Task details. Within the material that follows, how many lines include the string "wire"? Answer with the number and nothing more.
%%
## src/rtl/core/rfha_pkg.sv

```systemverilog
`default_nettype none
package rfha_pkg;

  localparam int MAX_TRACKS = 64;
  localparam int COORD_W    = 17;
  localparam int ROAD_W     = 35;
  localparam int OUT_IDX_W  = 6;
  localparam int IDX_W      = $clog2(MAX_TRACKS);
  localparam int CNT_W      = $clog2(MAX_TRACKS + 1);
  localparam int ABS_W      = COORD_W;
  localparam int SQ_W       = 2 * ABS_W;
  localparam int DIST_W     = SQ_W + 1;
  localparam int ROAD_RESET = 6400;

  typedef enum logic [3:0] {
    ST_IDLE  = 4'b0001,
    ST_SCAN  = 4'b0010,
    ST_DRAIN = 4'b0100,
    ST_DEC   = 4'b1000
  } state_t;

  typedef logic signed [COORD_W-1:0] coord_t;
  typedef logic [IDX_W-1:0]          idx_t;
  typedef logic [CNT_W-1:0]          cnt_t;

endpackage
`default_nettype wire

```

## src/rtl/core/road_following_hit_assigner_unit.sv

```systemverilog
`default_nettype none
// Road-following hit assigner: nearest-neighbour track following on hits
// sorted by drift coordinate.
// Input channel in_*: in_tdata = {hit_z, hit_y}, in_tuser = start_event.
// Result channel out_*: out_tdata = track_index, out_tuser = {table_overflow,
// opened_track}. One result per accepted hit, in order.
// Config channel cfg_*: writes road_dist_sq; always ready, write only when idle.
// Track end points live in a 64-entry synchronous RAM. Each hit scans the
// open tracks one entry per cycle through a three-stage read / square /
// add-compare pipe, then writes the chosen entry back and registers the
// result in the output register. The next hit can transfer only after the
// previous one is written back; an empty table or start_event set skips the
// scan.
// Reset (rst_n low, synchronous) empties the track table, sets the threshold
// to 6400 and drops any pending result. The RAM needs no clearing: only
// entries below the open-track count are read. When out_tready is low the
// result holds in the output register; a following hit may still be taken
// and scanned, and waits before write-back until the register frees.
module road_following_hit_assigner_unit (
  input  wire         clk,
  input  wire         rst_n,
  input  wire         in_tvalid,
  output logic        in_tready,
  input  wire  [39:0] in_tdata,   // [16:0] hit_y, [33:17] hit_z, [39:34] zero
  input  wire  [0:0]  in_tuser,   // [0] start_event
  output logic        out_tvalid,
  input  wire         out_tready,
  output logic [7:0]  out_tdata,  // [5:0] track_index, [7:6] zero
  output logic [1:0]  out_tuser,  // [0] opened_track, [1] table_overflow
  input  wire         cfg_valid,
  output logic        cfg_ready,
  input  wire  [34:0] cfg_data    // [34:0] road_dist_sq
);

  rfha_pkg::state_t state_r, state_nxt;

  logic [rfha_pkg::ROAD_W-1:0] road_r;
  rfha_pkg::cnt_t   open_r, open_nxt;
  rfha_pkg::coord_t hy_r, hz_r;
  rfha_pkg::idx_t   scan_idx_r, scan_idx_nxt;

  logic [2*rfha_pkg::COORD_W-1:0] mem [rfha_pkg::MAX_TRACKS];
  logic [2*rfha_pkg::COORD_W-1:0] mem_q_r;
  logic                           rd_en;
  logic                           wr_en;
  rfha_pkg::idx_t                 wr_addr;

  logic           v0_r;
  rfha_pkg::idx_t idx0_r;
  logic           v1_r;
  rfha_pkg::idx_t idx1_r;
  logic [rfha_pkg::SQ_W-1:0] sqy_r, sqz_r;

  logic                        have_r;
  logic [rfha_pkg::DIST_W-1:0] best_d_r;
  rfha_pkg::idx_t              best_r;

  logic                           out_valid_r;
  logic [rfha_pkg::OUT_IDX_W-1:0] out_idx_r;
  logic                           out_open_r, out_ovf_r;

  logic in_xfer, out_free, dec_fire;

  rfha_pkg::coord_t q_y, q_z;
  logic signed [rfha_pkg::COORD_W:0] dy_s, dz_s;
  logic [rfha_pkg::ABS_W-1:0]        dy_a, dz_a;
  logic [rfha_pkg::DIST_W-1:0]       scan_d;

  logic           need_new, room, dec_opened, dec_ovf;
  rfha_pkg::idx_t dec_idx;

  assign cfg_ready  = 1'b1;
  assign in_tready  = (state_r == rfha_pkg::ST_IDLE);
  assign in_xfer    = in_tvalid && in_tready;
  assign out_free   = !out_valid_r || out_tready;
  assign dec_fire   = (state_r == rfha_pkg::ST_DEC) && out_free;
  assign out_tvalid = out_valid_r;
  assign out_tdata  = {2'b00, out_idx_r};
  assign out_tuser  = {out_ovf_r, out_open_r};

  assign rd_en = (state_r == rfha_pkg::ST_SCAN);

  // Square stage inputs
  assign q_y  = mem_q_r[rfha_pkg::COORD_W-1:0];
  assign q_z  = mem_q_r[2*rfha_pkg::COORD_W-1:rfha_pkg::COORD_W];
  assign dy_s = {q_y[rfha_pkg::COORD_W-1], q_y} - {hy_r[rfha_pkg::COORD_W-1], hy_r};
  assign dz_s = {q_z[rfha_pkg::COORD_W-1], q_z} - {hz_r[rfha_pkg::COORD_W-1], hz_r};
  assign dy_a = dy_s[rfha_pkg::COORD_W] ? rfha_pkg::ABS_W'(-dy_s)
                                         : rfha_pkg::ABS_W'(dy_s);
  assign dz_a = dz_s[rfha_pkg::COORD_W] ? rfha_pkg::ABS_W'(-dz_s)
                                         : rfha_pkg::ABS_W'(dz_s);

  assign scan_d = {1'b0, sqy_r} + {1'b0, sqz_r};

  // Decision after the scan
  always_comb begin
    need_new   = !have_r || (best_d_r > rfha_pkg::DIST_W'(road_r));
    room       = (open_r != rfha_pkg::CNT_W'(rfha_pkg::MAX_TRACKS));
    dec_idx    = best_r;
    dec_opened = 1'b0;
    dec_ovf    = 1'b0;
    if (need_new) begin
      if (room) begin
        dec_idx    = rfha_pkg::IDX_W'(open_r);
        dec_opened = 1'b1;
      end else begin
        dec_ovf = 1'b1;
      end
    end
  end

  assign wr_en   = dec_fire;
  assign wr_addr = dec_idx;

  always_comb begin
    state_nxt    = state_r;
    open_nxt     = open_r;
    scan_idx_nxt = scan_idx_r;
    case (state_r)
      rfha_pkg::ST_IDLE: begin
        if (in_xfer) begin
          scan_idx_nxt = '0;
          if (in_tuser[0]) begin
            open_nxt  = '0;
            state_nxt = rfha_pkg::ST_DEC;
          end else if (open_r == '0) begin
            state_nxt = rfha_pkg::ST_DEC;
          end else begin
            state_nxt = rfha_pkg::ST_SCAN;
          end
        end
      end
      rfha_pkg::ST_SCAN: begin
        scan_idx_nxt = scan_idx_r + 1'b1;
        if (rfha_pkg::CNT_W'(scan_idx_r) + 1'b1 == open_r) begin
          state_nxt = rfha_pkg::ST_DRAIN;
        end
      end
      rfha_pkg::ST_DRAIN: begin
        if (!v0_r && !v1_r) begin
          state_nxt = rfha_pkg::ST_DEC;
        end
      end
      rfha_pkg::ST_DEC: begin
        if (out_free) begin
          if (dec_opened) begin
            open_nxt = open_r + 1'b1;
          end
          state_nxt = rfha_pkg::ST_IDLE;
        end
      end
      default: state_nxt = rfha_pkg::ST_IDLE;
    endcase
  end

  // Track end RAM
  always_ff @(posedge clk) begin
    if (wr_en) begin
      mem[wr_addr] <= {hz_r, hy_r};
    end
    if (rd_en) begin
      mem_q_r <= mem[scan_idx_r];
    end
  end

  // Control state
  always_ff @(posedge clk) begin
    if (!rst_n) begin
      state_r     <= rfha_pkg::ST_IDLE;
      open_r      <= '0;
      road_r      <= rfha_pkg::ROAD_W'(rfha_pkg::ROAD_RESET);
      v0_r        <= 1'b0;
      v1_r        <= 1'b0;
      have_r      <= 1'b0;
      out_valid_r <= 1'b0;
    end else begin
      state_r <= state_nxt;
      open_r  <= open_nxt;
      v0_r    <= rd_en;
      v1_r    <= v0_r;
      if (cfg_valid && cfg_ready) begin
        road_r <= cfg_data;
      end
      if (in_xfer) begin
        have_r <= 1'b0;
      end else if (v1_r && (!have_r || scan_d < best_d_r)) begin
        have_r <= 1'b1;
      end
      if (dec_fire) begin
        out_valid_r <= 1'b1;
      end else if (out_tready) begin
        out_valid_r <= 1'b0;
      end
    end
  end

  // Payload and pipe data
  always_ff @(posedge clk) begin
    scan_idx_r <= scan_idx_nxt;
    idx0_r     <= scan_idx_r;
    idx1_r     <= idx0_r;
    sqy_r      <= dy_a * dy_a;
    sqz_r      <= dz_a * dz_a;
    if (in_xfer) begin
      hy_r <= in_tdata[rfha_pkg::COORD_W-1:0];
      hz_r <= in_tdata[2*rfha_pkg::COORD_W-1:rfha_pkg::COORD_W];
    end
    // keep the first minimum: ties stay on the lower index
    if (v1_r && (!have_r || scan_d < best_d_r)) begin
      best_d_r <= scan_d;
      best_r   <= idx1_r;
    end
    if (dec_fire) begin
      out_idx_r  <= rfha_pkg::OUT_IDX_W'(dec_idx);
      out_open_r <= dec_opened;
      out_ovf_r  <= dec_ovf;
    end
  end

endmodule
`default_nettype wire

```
%%
Solution for this exercise. 10